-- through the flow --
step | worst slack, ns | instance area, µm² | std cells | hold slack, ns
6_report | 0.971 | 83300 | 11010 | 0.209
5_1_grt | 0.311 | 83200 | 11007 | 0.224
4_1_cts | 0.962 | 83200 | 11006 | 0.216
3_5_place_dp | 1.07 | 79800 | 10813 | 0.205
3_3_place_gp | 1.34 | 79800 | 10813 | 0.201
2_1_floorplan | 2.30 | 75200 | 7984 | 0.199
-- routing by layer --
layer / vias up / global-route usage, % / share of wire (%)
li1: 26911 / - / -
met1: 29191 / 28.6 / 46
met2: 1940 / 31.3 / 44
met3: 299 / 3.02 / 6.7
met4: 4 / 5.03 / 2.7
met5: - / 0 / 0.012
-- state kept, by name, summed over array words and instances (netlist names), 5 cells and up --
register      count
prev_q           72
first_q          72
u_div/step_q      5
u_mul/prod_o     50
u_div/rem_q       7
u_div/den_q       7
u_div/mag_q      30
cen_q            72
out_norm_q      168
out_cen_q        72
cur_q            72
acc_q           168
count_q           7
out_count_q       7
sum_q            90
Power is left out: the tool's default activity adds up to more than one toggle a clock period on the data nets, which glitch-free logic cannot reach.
===== config.mk =====
export PLATFORM = sky130hd
export DESIGN_NAME = ddr_serial_frame_capture
export DESIGN_NICKNAME = d
export VERILOG_FILES = /design/src/rtl/core/dsfc_pkg.sv /design/src/rtl/core/dsfc_front.sv /design/src/rtl/core/dsfc_queue.sv /design/src/rtl/core/dsfc_back.sv /design/src/rtl/core/ddr_serial_frame_capture.sv
export VERILOG_INCLUDE_DIRS = /design/src /design/src/rtl/core
export SDC_FILE = /design/constraint.sdc
export NUM_CORES = 2
export LEC_CHECK = 0
export BUFFER_PORTS_ARGS = -buffer_cell sky130_fd_sc_hd__clkbuf_2
export CORE_MARGIN = 3
export CORE_UTILIZATION = 45
export DETAILED_ROUTE_END_ITERATION = 10
export GPL_ROUTABILITY_DRIVEN = 0
export PLACE_DENSITY_LB_ADDON = 0.08
export SYNTH_ARGS = -nofsm -noshare
export SYNTH_HDL_FRONTEND = slang
export SYNTH_SLANG_ARGS = --single-unit

===== constraint.sdc =====
create_clock -name clk -period 81.1 [get_ports clk]
set_clock_uncertainty 0.05 [all_clocks]
set_input_delay 16.22 -clock clk [delete_from_list [all_inputs] [get_ports clk]]
set_output_delay 16.22 -clock clk [all_outputs]
set_load 0.01 [all_outputs]
<file path="src/uhid_pkg.sv">
// ============================================================================
// uhid_pkg
// Shared types and constants for the USB HID class request decoder.
// ============================================================================
package uhid_pkg;

    // Event codes carried in the op field
    localparam logic [1:0] OP_SETUP    = 2'd0;
    localparam logic [1:0] OP_CONFIG   = 2'd1;
    localparam logic [1:0] OP_DATA     = 2'd2;
    localparam logic [1:0] OP_RESERVED = 2'd3;

    // bmRequestType fields
    localparam logic [4:0] RECIP_IFACE    = 5'h01;
    localparam logic [1:0] TYPE_CLASS     = 2'b01;
    localparam logic [7:0] RT_STD_IN_IFACE = 8'h81;

    // Standard and class request codes
    localparam logic [7:0] REQ_GET_DESC      = 8'd6;
    localparam logic [7:0] HREQ_GET_REPORT   = 8'd1;
    localparam logic [7:0] HREQ_GET_IDLE     = 8'd2;
    localparam logic [7:0] HREQ_GET_PROTOCOL = 8'd3;
    localparam logic [7:0] HREQ_SET_REPORT   = 8'd9;
    localparam logic [7:0] HREQ_SET_IDLE     = 8'd10;
    localparam logic [7:0] HREQ_SET_PROTOCOL = 8'd11;

    // Descriptor types
    localparam logic [7:0] DESC_HID    = 8'h21;
    localparam logic [7:0] DESC_REPORT = 8'h22;

    // Defaults restored by reset; idle rate and protocol also by configuration change
    localparam logic [7:0] IDLE_DEFAULT     = 8'd128;
    localparam logic [7:0] PROTOCOL_DEFAULT = 8'd1;
    localparam logic [7:0] HID_DESC_LEN_DEFAULT = 8'd9;

    // Data stage sources
    localparam logic [2:0] SRC_NONE     = 3'd0;
    localparam logic [2:0] SRC_HID_DESC = 3'd1;
    localparam logic [2:0] SRC_RPT_DESC = 3'd2;
    localparam logic [2:0] SRC_IDLE     = 3'd3;
    localparam logic [2:0] SRC_PROTOCOL = 3'd4;
    localparam logic [2:0] SRC_IN_BUF   = 3'd5;
    localparam logic [2:0] SRC_OUT_BUF  = 3'd6;

    // Application report requests
    localparam logic [1:0] RR_NONE    = 2'd0;
    localparam logic [1:0] RR_FETCH   = 2'd1;
    localparam logic [1:0] RR_DELIVER = 2'd2;

    // Configuration register indexes
    localparam int unsigned CFG_IDX_W = 3;
    localparam logic [CFG_IDX_W-1:0] CFG_INTERFACE_NUMBER  = 3'd0;
    localparam logic [CFG_IDX_W-1:0] CFG_HID_DESC_LENGTH   = 3'd1;
    localparam logic [CFG_IDX_W-1:0] CFG_RPT_DESC_LENGTH   = 3'd2;
    localparam logic [CFG_IDX_W-1:0] CFG_IN_REPORT_ENABLE  = 3'd3;
    localparam logic [CFG_IDX_W-1:0] CFG_OUT_REPORT_ENABLE = 3'd4;
    localparam int unsigned CFG_DATA_W = 16;

    // Result queue sizing
    localparam int unsigned QDEPTH = 4;
    localparam int unsigned QPTR_W = $clog2(QDEPTH);
    localparam int unsigned QCNT_W = $clog2(QDEPTH + 1);

    typedef struct packed {
        logic [1:0]  op;
        logic [7:0]  request_type;
        logic [7:0]  request_code;
        logic [7:0]  value_high;
        logic [7:0]  value_low;
        logic [7:0]  index_low;
        logic [15:0] transfer_length;
        logic [15:0] in_report_length;
    } in_item_t;

    typedef struct packed {
        logic        handled;
        logic [2:0]  data_source;
        logic [15:0] data_length;
        logic [1:0]  report_request;
        logic [7:0]  report_type;
        logic [7:0]  report_id;
        logic [15:0] report_length;
        logic [7:0]  idle_rate_out;
        logic [7:0]  protocol_out;
    } out_item_t;

    typedef struct packed {
        logic [7:0]  interface_number;
        logic [7:0]  hid_descriptor_length;
        logic [15:0] report_descriptor_length;
        logic        in_report_enabled;
        logic        out_report_enabled;
    } cfg_t;

    typedef struct packed {
        logic [7:0]  idle_rate;
        logic [7:0]  protocol_mode;
        logic        set_report_pending;
        logic [7:0]  saved_report_type;
        logic [7:0]  saved_report_id;
        logic [15:0] saved_report_length;
    } hid_state_t;

    typedef struct packed {
        logic [QCNT_W-1:0] count_next;
    } q_status_t;

endpackage

</file>
<file path="src/uhid_decode.sv">
// ============================================================================
// uhid_decode
// Request decode logic and the HID function state it updates.
// ============================================================================
module uhid_decode
    import uhid_pkg::*;
(
    input  logic      clk,
    input  logic      rst_n,
    input  logic      fire,
    input  in_item_t  item,
    input  cfg_t      cfg,
    output out_item_t result
);

    hid_state_t st_reg;
    hid_state_t st_next;

    logic        recip_ok;
    logic        std_get_desc;
    logic        dir_in;
    logic        is_class;
    logic [15:0] hid_len_ext;

    assign dir_in      = item.request_type[7];
    assign is_class    = (item.request_type[6:5] == TYPE_CLASS);
    assign recip_ok    = (item.request_type[4:0] == RECIP_IFACE) &&
                         (item.index_low == cfg.interface_number);
    assign std_get_desc = (item.request_type == RT_STD_IN_IFACE) &&
                          (item.request_code == REQ_GET_DESC);
    assign hid_len_ext = {8'd0, cfg.hid_descriptor_length};

    // Decode one item against the current state
    always_comb
    begin
        st_next = st_reg;
        result  = '0;
        unique case (item.op)
            OP_SETUP:
            begin
                // a new setup aborts any pending report transfer
                st_next.set_report_pending = 1'b0;
                if (recip_ok)
                begin
                    priority if (std_get_desc && item.value_high == DESC_HID)
                    begin
                        result.handled     = 1'b1;
                        result.data_source = SRC_HID_DESC;
                        result.data_length = (hid_len_ext > item.transfer_length) ?
                                             item.transfer_length : hid_len_ext;
                    end
                    else if (std_get_desc && item.value_high == DESC_REPORT)
                    begin
                        result.handled     = 1'b1;
                        result.data_source = SRC_RPT_DESC;
                        result.data_length =
                            (cfg.report_descriptor_length > item.transfer_length) ?
                            item.transfer_length : cfg.report_descriptor_length;
                    end
                    else if (is_class)
                    begin
                        unique case (item.request_code)
                            HREQ_GET_IDLE:
                            begin
                                if (dir_in)
                                begin
                                    result.handled     = 1'b1;
                                    result.data_source = SRC_IDLE;
                                    result.data_length = 16'd1;
                                end
                            end
                            HREQ_SET_IDLE:
                            begin
                                if (!dir_in)
                                begin
                                    result.handled    = 1'b1;
                                    st_next.idle_rate = item.value_high;
                                end
                            end
                            HREQ_GET_PROTOCOL:
                            begin
                                if (dir_in)
                                begin
                                    result.handled     = 1'b1;
                                    result.data_source = SRC_PROTOCOL;
                                    result.data_length = 16'd1;
                                end
                            end
                            HREQ_SET_PROTOCOL:
                            begin
                                if (!dir_in)
                                begin
                                    result.handled        = 1'b1;
                                    st_next.protocol_mode = item.value_low;
                                end
                            end
                            HREQ_GET_REPORT:
                            begin
                                if (dir_in && cfg.in_report_enabled)
                                begin
                                    result.handled        = 1'b1;
                                    result.data_source    = SRC_IN_BUF;
                                    result.data_length    = item.in_report_length;
                                    result.report_request = RR_FETCH;
                                    result.report_type    = item.value_high;
                                    result.report_id      = item.value_low;
                                end
                            end
                            HREQ_SET_REPORT:
                            begin
                                if (!dir_in && cfg.out_report_enabled)
                                begin
                                    result.handled              = 1'b1;
                                    result.data_source          = SRC_OUT_BUF;
                                    result.data_length          = item.transfer_length;
                                    st_next.set_report_pending  = 1'b1;
                                    st_next.saved_report_type   = item.value_high;
                                    st_next.saved_report_id     = item.value_low;
                                    st_next.saved_report_length = item.transfer_length;
                                end
                            end
                            default:
                            begin
                                result.handled = 1'b0;
                            end
                        endcase
                    end
                    else
                    begin
                        result.handled = 1'b0;
                    end
                end
            end
            OP_CONFIG:
            begin
                // configuration change restores the idle rate and protocol defaults
                st_next.protocol_mode = PROTOCOL_DEFAULT;
                st_next.idle_rate     = IDLE_DEFAULT;
                result.handled        = 1'b1;
            end
            OP_DATA:
            begin
                // deliver the report armed by the last SET_REPORT
                if (st_reg.set_report_pending)
                begin
                    st_next.set_report_pending = 1'b0;
                    if (cfg.out_report_enabled)
                    begin
                        result.handled        = 1'b1;
                        result.report_request = RR_DELIVER;
                        result.report_type    = st_reg.saved_report_type;
                        result.report_id      = st_reg.saved_report_id;
                        result.report_length  = st_reg.saved_report_length;
                    end
                end
            end
            default:
            begin
                result.handled = 1'b0;
            end
        endcase
        result.idle_rate_out = st_next.idle_rate;
        result.protocol_out  = st_next.protocol_mode;
    end

    // Commit state when an item passes through
    always_ff @(posedge clk or negedge rst_n)
    begin
        if (!rst_n)
        begin
            st_reg.idle_rate           <= IDLE_DEFAULT;
            st_reg.protocol_mode       <= PROTOCOL_DEFAULT;
            st_reg.set_report_pending  <= 1'b0;
            st_reg.saved_report_type   <= '0;
            st_reg.saved_report_id     <= '0;
            st_reg.saved_report_length <= '0;
        end
        else if (fire)
        begin
            st_reg <= st_next;
        end
    end

endmodule

</file>
<file path="src/uhid_out_queue.sv">
// ============================================================================
// uhid_out_queue
// Small result queue that decouples the decoder from the output stall.
// ============================================================================
module uhid_out_queue
    import uhid_pkg::*;
(
    input  logic      clk,
    input  logic      rst_n,
    input  logic      push,
    input  out_item_t push_item,
    input  logic      out_stall,
    output logic      out_valid,
    output out_item_t out_data,
    output q_status_t status
);

    out_item_t         slot_reg [QDEPTH];
    logic [QPTR_W-1:0] wr_ptr_reg;
    logic [QPTR_W-1:0] rd_ptr_reg;
    logic [QCNT_W-1:0] count_reg;
    logic [QCNT_W-1:0] count_next;
    logic              pop;

    assign out_valid = (count_reg != '0);
    assign out_data  = slot_reg[rd_ptr_reg];
    assign pop       = out_valid && !out_stall;

    // Track fill level
    always_comb
    begin
        count_next = count_reg;
        if (push && !pop)
        begin
            count_next = count_reg + QCNT_W'(1);
        end
        else if (!push && pop)
        begin
            count_next = count_reg - QCNT_W'(1);
        end
    end

    assign status.count_next = count_next;

    // Advance pointers and count
    always_ff @(posedge clk or negedge rst_n)
    begin
        if (!rst_n)
        begin
            wr_ptr_reg <= '0;
            rd_ptr_reg <= '0;
            count_reg  <= '0;
        end
        else
        begin
            count_reg <= count_next;
            if (push)
            begin
                wr_ptr_reg <= wr_ptr_reg + QPTR_W'(1);
            end
            if (pop)
            begin
                rd_ptr_reg <= rd_ptr_reg + QPTR_W'(1);
            end
        end
    end

    // Hold result payloads
    always_ff @(posedge clk)
    begin
        if (push)
        begin
            slot_reg[wr_ptr_reg] <= push_item;
        end
    end

endmodule

</file>
<file path="src/usb_hid_class_request_decoder.sv">
// ============================================================================
// usb_hid_class_request_decoder
// HID class request decoder for one interface: setup, config change, OUT done.
// ============================================================================
// Usage:
//   Input channel (in_valid / in_stall / in_data) carries one event item:
//   a setup packet, a configuration change or an OUT data completion.
//   Output channel (out_valid / out_stall / out_data) returns exactly one
//   result item per input item, in order.
//   Configuration port (cfg_valid / cfg_ready / cfg_index / cfg_data) is
//   always ready; write it only while no items are in flight.
// Timing:
//   An accepted item lands in the input register, is decoded in the next
//   cycle and written to the result queue, whose head drives out_data.
//   One item per cycle is sustained while the output is not stalled;
//   the single decode pass sets this rate.
// Stall:
//   A four-entry result queue absorbs output stall. in_stall is registered
//   and rises once the input register plus queue hold four items.
// Reset:
//   Clears the queue, restores idle rate 128, protocol 1, no pending report,
//   and the configuration register reset values.
// ============================================================================
module usb_hid_class_request_decoder
    import uhid_pkg::*;
(
    input  logic                 clk,
    input  logic                 rst_n,
    input  logic                 in_valid,
    output logic                 in_stall,
    input  in_item_t             in_data,
    output logic                 out_valid,
    input  logic                 out_stall,
    output out_item_t            out_data,
    input  logic                 cfg_valid,
    output logic                 cfg_ready,
    input  logic [CFG_IDX_W-1:0] cfg_index,
    input  logic [CFG_DATA_W-1:0] cfg_data
);

    cfg_t        cfg_reg;
    logic        stage_valid_reg;
    in_item_t    stage_item_reg;
    logic        in_stall_reg;
    logic        in_stall_next;
    logic        accept;
    logic [QCNT_W:0] occ_next;
    out_item_t   result;
    q_status_t   q_status;

    assign accept    = in_valid && !in_stall_reg;
    assign in_stall  = in_stall_reg;
    assign cfg_ready = 1'b1;

    // Stall when the input register plus queue will be full
    assign occ_next      = {1'b0, q_status.count_next} + {{QCNT_W{1'b0}}, accept};
    assign in_stall_next = (occ_next >= (QCNT_W + 1)'(QDEPTH));

    // Input register
    always_ff @(posedge clk or negedge rst_n)
    begin
        if (!rst_n)
        begin
            stage_valid_reg <= 1'b0;
            in_stall_reg    <= 1'b0;
        end
        else
        begin
            stage_valid_reg <= accept;
            in_stall_reg    <= in_stall_next;
        end
    end

    always_ff @(posedge clk)
    begin
        if (accept)
        begin
            stage_item_reg <= in_data;
        end
    end

    // Configuration registers
    always_ff @(posedge clk or negedge rst_n)
    begin
        if (!rst_n)
        begin
            cfg_reg.interface_number         <= '0;
            cfg_reg.hid_descriptor_length    <= HID_DESC_LEN_DEFAULT;
            cfg_reg.report_descriptor_length <= '0;
            cfg_reg.in_report_enabled        <= 1'b0;
            cfg_reg.out_report_enabled       <= 1'b0;
        end
        else if (cfg_valid && cfg_ready)
        begin
            unique case (cfg_index)
                CFG_INTERFACE_NUMBER:  cfg_reg.interface_number <= cfg_data[7:0];
                CFG_HID_DESC_LENGTH:   cfg_reg.hid_descriptor_length <= cfg_data[7:0];
                CFG_RPT_DESC_LENGTH:   cfg_reg.report_descriptor_length <= cfg_data;
                CFG_IN_REPORT_ENABLE:  cfg_reg.in_report_enabled <= cfg_data[0];
                CFG_OUT_REPORT_ENABLE: cfg_reg.out_report_enabled <= cfg_data[0];
                default:               cfg_reg <= cfg_reg;
            endcase
        end
    end

    uhid_decode u_decode (
        .clk    (clk),
        .rst_n  (rst_n),
        .fire   (stage_valid_reg),
        .item   (stage_item_reg),
        .cfg    (cfg_reg),
        .result (result)
    );

    uhid_out_queue u_queue (
        .clk       (clk),
        .rst_n     (rst_n),
        .push      (stage_valid_reg),
        .push_item (result),
        .out_stall (out_stall),
        .out_valid (out_valid),
        .out_data  (out_data),
        .status    (q_status)
    );

endmodule

</file>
++++++++
*BRIEF*
Your reply should consist of one number: how many lines of the material above include the word "cells".

*WRITTEN ANSWER*
2